WHAT THE EXERCISE ASKS – Check each line of the data for "past" and select those that have it.

DATA FOR THIS EXERCISE: Begin

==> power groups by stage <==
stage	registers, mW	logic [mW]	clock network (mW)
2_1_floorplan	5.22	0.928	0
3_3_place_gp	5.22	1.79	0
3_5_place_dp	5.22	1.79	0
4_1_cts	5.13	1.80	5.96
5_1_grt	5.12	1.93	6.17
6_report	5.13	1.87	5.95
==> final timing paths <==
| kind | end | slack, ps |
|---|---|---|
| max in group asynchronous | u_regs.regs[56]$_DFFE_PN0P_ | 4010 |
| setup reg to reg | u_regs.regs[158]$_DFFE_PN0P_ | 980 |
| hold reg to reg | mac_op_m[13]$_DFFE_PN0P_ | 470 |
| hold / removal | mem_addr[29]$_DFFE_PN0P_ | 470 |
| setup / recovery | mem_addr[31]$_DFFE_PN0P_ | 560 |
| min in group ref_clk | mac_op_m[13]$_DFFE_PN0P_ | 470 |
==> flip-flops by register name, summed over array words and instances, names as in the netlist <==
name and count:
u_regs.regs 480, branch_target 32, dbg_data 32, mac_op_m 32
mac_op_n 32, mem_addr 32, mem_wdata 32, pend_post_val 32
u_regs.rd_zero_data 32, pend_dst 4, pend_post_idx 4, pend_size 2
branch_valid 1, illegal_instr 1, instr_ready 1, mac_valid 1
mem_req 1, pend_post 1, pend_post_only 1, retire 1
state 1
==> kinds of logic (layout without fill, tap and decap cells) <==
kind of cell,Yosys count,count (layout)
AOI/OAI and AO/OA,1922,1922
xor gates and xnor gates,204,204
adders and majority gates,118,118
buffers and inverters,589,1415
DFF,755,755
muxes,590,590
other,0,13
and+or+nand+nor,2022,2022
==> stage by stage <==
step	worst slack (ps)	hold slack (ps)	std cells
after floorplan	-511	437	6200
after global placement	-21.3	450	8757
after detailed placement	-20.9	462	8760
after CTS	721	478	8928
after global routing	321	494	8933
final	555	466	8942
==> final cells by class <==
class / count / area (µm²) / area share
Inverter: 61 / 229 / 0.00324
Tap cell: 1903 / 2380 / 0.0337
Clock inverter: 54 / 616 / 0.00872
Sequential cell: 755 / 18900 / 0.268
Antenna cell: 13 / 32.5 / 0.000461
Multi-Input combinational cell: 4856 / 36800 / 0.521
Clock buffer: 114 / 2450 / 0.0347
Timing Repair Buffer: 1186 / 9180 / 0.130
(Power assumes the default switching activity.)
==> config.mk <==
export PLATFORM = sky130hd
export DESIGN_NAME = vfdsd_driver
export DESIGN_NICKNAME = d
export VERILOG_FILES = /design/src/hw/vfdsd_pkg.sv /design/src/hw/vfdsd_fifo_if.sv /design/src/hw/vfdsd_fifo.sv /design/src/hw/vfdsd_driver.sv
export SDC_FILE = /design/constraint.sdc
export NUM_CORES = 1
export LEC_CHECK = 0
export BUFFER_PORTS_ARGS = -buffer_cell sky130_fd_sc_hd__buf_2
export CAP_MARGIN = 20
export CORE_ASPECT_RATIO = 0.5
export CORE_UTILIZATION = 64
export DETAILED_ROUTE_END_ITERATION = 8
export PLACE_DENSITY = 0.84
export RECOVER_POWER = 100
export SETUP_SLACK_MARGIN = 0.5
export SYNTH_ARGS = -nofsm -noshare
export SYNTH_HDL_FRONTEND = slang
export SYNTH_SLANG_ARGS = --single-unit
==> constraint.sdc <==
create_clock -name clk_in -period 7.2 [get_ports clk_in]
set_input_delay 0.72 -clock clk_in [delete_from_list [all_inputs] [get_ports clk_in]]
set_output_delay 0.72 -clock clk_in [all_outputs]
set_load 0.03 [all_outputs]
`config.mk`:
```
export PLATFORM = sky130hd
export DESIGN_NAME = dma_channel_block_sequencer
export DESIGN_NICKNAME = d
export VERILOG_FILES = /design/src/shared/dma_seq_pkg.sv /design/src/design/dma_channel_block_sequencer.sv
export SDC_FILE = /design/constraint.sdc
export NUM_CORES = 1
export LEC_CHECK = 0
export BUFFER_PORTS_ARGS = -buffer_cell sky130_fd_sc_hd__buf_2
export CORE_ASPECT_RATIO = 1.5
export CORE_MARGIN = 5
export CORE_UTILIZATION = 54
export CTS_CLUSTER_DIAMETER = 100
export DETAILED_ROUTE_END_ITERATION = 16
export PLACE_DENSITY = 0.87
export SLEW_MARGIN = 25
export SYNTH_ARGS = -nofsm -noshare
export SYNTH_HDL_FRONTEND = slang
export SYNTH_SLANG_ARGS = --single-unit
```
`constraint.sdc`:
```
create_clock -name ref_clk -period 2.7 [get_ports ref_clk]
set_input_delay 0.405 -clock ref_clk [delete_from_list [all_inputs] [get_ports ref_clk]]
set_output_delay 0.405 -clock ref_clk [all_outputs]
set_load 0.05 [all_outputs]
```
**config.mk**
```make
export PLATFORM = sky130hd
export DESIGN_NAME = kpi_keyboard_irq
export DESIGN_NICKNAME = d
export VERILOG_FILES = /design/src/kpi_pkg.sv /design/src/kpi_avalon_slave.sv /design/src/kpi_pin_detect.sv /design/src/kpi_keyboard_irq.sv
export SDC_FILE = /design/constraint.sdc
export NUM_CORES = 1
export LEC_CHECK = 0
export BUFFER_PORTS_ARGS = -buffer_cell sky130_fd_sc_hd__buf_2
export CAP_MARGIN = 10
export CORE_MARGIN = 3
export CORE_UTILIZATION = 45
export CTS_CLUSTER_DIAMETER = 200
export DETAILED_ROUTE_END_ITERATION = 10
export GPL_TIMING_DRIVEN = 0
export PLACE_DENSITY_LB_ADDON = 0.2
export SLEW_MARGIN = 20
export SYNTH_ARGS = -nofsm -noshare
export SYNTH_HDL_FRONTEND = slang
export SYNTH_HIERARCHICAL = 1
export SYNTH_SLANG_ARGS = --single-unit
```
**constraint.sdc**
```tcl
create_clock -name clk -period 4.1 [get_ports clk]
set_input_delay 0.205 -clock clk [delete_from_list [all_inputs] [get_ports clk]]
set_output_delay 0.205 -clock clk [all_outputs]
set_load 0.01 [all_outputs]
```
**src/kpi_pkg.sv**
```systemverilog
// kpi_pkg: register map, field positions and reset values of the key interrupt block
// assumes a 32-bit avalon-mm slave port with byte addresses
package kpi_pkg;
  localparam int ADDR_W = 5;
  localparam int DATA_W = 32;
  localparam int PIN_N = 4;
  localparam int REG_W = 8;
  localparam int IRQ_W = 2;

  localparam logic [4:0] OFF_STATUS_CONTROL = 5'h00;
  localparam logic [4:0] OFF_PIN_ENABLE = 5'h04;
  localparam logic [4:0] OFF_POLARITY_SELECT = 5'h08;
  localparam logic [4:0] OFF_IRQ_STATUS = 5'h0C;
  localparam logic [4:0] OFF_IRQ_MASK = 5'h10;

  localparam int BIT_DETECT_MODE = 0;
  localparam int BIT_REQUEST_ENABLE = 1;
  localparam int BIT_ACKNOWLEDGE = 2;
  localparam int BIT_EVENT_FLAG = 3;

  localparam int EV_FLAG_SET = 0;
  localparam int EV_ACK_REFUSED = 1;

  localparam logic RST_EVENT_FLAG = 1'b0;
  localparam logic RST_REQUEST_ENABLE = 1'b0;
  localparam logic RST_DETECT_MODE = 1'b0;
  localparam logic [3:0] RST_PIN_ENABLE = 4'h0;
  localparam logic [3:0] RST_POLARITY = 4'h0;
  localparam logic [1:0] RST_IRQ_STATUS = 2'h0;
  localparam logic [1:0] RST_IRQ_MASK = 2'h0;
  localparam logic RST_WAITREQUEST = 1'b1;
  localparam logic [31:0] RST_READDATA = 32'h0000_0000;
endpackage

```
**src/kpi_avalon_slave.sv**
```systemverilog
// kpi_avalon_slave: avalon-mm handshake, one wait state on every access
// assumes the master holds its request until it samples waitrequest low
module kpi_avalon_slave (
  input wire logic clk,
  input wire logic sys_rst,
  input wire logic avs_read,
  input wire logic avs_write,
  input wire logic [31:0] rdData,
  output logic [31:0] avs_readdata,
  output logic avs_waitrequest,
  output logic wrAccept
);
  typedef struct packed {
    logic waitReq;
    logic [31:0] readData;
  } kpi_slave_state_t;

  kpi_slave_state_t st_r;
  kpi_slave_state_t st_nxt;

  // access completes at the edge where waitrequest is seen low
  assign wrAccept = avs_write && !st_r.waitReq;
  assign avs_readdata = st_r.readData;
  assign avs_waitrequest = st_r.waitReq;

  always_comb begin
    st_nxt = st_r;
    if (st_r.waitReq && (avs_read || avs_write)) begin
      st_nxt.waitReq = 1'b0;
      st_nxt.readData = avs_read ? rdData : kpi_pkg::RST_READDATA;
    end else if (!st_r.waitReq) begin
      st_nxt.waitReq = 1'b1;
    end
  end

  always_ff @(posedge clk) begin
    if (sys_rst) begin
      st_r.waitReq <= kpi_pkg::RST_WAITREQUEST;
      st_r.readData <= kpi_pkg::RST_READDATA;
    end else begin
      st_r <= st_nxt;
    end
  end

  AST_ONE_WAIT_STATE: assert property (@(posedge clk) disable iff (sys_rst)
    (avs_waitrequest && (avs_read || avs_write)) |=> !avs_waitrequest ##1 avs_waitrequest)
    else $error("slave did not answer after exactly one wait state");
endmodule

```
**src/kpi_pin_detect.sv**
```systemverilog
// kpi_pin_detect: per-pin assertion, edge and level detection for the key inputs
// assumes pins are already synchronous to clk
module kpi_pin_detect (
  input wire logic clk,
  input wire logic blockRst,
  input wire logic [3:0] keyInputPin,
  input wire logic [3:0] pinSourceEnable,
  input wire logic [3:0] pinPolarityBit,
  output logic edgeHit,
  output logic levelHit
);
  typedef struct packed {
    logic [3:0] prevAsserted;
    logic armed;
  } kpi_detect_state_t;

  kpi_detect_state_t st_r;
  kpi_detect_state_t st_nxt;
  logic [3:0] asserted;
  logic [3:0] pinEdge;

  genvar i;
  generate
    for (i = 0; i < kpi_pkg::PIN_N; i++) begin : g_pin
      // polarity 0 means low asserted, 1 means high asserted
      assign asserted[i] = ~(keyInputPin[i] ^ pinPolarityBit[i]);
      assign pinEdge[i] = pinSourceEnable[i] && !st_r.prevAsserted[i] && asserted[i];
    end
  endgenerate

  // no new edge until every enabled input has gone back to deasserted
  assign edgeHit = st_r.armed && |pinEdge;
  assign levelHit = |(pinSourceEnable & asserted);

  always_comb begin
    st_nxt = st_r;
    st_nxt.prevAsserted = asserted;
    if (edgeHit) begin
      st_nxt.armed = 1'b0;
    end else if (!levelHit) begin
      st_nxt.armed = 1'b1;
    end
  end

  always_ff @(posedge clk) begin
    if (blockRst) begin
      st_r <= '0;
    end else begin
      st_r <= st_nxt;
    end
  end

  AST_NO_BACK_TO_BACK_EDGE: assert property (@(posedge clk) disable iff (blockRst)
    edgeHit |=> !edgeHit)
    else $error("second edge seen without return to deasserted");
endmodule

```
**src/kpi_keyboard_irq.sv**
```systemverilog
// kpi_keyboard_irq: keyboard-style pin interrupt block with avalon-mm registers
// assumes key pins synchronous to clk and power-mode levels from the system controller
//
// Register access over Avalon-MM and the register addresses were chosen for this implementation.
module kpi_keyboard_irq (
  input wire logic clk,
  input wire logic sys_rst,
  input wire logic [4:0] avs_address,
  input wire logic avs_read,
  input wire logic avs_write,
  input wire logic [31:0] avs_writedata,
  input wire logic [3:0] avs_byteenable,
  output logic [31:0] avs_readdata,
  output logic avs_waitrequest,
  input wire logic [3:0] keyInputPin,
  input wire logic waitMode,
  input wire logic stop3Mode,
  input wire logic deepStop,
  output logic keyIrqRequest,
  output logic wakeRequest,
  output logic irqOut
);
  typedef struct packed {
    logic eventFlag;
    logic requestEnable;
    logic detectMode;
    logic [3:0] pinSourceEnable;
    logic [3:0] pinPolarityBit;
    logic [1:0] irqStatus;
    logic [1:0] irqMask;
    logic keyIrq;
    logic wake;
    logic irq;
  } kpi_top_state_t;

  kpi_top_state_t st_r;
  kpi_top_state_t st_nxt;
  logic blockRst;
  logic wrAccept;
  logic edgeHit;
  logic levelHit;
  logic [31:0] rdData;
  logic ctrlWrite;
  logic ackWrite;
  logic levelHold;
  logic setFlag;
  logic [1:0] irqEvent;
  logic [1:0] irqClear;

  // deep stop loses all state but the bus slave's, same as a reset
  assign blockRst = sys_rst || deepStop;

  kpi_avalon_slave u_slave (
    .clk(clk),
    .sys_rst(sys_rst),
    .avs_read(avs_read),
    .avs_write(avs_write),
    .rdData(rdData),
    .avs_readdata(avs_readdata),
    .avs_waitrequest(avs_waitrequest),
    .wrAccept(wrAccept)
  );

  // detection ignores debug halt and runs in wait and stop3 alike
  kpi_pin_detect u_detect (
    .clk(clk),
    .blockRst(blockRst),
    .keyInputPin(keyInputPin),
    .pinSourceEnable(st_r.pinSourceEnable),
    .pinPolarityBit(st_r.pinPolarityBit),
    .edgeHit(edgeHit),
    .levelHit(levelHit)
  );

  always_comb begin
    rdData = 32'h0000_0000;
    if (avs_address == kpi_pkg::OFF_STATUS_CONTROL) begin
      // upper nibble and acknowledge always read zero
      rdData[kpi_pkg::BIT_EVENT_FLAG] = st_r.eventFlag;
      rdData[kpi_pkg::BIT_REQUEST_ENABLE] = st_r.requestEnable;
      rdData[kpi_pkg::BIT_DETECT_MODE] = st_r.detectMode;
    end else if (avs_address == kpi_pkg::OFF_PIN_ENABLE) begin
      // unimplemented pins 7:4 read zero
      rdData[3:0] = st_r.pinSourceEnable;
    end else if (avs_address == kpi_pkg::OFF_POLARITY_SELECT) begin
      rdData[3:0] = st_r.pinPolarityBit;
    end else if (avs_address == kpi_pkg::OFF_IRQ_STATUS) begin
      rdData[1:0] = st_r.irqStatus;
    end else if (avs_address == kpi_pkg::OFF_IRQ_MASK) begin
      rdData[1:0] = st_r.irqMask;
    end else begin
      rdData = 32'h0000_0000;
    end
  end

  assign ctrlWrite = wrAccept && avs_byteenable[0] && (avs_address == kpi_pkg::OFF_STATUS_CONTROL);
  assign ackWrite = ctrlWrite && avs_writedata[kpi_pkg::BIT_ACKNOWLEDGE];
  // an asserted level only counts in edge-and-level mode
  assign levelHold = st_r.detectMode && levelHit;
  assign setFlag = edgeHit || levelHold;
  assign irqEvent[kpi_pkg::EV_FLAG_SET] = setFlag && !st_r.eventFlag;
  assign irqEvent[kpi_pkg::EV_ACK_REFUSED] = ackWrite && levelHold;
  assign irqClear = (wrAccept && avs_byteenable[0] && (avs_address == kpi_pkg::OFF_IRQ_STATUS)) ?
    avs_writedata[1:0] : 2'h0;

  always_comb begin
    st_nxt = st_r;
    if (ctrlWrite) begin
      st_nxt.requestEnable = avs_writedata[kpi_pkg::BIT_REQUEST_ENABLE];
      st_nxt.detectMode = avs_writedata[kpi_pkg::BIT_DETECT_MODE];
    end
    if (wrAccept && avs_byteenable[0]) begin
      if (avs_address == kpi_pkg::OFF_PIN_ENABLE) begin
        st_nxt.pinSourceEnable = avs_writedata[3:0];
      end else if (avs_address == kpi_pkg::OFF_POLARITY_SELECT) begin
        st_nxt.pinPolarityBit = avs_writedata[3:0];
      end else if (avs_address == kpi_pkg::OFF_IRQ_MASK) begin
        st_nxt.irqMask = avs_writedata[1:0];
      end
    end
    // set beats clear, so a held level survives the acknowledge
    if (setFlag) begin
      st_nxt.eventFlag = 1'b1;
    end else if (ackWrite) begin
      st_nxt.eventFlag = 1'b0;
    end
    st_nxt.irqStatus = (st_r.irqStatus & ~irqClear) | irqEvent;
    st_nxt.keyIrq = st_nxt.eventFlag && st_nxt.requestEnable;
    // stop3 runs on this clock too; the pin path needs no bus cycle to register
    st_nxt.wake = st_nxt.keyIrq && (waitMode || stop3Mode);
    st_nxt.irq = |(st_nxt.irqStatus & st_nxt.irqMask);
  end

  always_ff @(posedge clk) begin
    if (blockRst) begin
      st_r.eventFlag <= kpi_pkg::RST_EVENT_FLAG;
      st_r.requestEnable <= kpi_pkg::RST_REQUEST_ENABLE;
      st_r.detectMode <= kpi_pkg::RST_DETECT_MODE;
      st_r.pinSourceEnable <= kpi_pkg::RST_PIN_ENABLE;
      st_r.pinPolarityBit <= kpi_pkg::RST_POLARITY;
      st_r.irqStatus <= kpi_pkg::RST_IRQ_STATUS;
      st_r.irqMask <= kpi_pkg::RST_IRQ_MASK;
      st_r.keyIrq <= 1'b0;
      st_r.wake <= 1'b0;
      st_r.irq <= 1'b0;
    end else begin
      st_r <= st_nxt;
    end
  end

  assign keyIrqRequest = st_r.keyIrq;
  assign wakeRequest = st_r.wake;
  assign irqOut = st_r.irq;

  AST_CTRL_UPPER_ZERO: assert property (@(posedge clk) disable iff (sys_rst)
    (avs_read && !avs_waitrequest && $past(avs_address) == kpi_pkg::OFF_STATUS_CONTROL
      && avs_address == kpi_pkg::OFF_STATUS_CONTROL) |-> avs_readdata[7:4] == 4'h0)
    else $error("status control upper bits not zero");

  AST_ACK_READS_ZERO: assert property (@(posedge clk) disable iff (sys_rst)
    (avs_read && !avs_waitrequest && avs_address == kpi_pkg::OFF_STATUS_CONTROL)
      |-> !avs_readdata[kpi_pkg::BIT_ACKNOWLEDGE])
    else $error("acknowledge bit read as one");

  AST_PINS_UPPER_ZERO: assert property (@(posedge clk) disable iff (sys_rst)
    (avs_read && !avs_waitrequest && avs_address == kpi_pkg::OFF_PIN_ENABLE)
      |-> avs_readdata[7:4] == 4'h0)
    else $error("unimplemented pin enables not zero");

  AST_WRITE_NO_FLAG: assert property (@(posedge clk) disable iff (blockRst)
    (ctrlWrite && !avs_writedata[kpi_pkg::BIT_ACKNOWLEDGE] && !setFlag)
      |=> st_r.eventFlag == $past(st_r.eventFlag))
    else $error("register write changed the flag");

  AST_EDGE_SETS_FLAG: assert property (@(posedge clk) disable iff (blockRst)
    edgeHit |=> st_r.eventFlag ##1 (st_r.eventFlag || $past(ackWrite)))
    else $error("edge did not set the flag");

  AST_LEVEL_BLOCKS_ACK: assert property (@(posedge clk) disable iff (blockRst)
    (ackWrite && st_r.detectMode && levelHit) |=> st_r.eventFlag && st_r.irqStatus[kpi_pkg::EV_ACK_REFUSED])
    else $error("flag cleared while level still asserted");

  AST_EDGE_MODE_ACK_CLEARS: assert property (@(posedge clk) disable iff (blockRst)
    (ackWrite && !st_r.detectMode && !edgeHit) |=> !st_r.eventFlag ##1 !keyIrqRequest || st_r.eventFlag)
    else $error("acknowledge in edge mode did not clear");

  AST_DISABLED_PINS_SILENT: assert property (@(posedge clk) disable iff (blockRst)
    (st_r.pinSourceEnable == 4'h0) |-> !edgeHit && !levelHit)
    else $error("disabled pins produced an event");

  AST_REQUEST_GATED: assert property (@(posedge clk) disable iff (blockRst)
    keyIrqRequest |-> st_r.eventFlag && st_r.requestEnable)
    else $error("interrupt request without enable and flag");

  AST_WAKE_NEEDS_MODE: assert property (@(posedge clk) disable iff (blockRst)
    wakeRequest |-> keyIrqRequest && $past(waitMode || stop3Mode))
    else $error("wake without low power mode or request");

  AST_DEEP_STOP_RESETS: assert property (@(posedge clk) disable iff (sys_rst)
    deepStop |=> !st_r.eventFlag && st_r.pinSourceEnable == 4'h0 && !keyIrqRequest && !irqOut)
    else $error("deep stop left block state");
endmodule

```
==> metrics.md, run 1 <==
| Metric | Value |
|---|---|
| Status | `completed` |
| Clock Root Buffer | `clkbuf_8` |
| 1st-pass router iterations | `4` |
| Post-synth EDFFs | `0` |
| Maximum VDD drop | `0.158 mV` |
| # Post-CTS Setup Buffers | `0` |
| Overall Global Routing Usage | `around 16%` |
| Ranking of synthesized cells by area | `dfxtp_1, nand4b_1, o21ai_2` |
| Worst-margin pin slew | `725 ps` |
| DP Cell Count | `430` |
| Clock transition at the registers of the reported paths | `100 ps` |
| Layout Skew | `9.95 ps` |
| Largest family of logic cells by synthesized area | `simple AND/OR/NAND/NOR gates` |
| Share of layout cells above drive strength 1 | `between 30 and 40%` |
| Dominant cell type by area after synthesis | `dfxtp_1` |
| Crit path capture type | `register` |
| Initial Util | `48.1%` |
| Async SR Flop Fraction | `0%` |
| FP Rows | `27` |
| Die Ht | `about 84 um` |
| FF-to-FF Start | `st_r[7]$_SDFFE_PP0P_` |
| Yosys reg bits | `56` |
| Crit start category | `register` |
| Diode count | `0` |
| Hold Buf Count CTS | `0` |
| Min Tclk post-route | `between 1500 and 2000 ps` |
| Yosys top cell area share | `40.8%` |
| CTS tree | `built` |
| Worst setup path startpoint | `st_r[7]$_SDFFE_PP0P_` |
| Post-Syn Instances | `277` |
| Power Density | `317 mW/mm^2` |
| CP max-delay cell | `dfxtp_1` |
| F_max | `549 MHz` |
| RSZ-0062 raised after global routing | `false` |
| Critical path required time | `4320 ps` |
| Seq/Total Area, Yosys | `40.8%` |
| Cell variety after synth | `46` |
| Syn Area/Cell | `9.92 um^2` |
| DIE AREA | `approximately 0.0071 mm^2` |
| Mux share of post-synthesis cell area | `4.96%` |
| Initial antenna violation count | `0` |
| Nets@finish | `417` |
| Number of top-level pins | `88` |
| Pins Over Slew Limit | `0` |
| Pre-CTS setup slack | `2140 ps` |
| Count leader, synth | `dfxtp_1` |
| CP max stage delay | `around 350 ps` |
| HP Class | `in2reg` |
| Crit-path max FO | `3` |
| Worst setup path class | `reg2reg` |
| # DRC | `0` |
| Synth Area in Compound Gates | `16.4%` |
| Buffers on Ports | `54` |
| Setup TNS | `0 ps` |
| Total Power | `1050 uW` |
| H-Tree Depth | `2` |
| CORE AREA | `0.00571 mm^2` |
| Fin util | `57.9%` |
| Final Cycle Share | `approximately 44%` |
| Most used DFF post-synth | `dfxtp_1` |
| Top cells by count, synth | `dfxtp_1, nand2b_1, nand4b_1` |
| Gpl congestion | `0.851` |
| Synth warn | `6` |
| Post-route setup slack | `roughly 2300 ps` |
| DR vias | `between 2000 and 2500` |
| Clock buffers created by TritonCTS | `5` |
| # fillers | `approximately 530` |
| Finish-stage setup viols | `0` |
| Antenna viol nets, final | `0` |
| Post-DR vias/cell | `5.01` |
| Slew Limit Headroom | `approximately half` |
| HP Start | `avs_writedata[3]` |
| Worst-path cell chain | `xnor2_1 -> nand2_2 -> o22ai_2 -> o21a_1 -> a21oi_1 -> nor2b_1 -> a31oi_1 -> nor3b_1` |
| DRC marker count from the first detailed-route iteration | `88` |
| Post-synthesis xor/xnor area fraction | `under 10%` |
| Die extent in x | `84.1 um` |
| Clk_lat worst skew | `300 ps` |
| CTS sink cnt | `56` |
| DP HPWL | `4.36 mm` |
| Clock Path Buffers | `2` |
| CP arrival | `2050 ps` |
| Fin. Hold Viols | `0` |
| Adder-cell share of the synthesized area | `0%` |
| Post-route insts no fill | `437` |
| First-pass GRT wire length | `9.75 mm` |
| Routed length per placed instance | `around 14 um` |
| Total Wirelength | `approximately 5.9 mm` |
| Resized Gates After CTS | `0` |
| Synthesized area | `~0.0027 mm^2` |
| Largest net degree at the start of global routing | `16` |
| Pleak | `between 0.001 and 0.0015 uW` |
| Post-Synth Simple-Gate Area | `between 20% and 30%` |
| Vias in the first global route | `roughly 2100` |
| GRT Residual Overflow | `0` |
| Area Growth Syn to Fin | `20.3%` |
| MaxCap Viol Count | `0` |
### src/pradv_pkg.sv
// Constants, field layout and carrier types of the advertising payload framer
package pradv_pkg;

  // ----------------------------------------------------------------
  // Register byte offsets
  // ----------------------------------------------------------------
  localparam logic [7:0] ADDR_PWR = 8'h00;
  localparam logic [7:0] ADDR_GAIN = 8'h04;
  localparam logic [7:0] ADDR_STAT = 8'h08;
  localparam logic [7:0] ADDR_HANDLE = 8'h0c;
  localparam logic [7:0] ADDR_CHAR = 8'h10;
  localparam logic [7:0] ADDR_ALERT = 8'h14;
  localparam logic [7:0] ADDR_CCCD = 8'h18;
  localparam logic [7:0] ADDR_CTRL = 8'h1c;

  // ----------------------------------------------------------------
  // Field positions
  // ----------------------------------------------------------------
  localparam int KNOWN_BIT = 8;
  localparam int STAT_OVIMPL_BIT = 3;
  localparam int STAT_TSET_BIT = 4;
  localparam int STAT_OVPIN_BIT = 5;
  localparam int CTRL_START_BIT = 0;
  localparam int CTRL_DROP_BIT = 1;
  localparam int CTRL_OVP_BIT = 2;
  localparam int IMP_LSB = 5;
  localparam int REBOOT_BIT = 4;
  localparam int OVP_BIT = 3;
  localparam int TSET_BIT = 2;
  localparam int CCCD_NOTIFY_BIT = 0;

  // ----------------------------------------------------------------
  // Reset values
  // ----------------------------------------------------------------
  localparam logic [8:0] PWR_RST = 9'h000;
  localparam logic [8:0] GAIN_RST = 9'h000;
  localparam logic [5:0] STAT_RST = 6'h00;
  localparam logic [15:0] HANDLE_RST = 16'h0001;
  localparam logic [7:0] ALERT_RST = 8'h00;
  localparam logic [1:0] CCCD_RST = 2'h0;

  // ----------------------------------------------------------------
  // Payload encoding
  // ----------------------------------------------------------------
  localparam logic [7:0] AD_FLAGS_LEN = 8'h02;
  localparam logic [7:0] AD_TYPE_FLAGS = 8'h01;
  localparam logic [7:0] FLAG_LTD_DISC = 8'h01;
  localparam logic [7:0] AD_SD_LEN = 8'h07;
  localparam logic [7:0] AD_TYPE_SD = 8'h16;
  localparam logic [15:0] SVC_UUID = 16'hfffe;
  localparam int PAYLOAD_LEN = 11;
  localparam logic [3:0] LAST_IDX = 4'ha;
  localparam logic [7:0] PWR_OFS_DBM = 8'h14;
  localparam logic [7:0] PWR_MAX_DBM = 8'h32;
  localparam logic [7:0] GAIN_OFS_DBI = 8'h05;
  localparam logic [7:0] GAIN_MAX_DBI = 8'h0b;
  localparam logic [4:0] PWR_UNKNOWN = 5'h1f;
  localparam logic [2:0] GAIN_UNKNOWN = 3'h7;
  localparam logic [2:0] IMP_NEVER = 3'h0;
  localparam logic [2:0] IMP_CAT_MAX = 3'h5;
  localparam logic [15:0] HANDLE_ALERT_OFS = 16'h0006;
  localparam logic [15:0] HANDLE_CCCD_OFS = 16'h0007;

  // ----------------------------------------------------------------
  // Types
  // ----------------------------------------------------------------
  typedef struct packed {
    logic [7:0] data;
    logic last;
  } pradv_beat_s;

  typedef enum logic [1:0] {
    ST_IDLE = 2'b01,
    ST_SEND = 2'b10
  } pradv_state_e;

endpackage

DATA FOR THIS EXERCISE: End

RESPONSE BELOW –
    (avs_read && !avs_waitrequest && $past(avs_address) == kpi_pkg::OFF_STATUS_CONTROL
      |=> st_r.eventFlag == $past(st_r.eventFlag))
    edgeHit |=> st_r.eventFlag ##1 (st_r.eventFlag || $past(ackWrite)))
    wakeRequest |-> keyIrqRequest && $past(waitMode || stop3Mode))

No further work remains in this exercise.